→ **WHAT YOU WILL DO**
If a line in the entries contains the word "busy", list it.

→ **Saved data entries**
•••
module serial_adder_ctrl #(
    parameter int WIDTH = 8
) (
    input  logic             clk,
    input  logic             rst_n,
    input  logic             start,
    input  logic [WIDTH-1:0] a,
    input  logic [WIDTH-1:0] b,
    input  logic             cin,
    output logic             busy,
    output logic             done,
    output logic [WIDTH-1:0] sum,
`ifdef SERIAL_ADD_OVF_EN
    output logic             ovf,
`endif
    output logic             cout
);
    localparam int CW = (WIDTH > 1) ? $clog2(WIDTH) : 1;

    typedef enum logic [1:0] {
        IDLE,
        RUN,
        DONE
    } state_t;

    state_t           state;
    state_t           state_nx;
    logic [WIDTH-1:0] op_a;
    logic [WIDTH-1:0] op_b;
    logic [WIDTH-1:0] res;
    logic             carry;
    logic [CW-1:0]    cnt;
    logic             last;
    logic             fa_s;
    logic             fa_c;

    full_adder u_fa (
        .a    (op_a[0]),
        .b    (op_b[0]),
        .cin  (carry),
        .s    (fa_s),
        .cout (fa_c)
    );

    assign last = (cnt == CW'(WIDTH - 1));

    always_ff @(posedge clk or negedge rst_n) begin
        if (!rst_n) state <= IDLE;
        else        state <= state_nx;
    end

    always_comb begin
        state_nx = state;
        busy     = 1'b0;
        done     = 1'b0;
        unique case (state)
            IDLE: if (start) state_nx = RUN;
            RUN: begin
                busy = 1'b1;
                if (last) state_nx = DONE;
            end
            DONE: begin
                busy     = 1'b1;
                done     = 1'b1;
                state_nx = IDLE;
            end
            default: state_nx = IDLE;
        endcase
    end

    always_ff @(posedge clk or negedge rst_n) begin
        if (!rst_n) begin
            op_a  <= '0;
            op_b  <= '0;
            res   <= '0;
            carry <= 1'b0;
            cnt   <= '0;
            sum   <= '0;
            cout  <= 1'b0;
        end else begin
            unique case (state)
                IDLE: begin
                    if (start) begin
                        op_a  <= a;
                        op_b  <= b;
                        carry <= cin;
                        cnt   <= '0;
                    end
                end
                RUN: begin
                    res   <= {fa_s, res[WIDTH-1:1]};
                    op_a  <= op_a >> 1;
                    op_b  <= op_b >> 1;
                    carry <= fa_c;
                    if (!last) cnt <= cnt + CW'(1);
                    // Publish straight from the adder so the result is valid in DONE
                    if (last) begin
                        sum  <= {fa_s, res[WIDTH-1:1]};
                        cout <= fa_c;
                    end
                end
                default: ;
            endcase
        end
    end

`ifdef SERIAL_ADD_OVF_EN
    // Carry into the MSB is the held carry while the last bit is added
    always_ff @(posedge clk or negedge rst_n) begin
        if (!rst_n)                    ovf <= 1'b0;
        else if (state == RUN && last) ovf <= carry ^ fa_c;
    end
`endif

endmodule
•••
→ **THE ANSWER**
    output logic             busy,
        busy     = 1'b0;
                busy = 1'b1;
                busy     = 1'b1;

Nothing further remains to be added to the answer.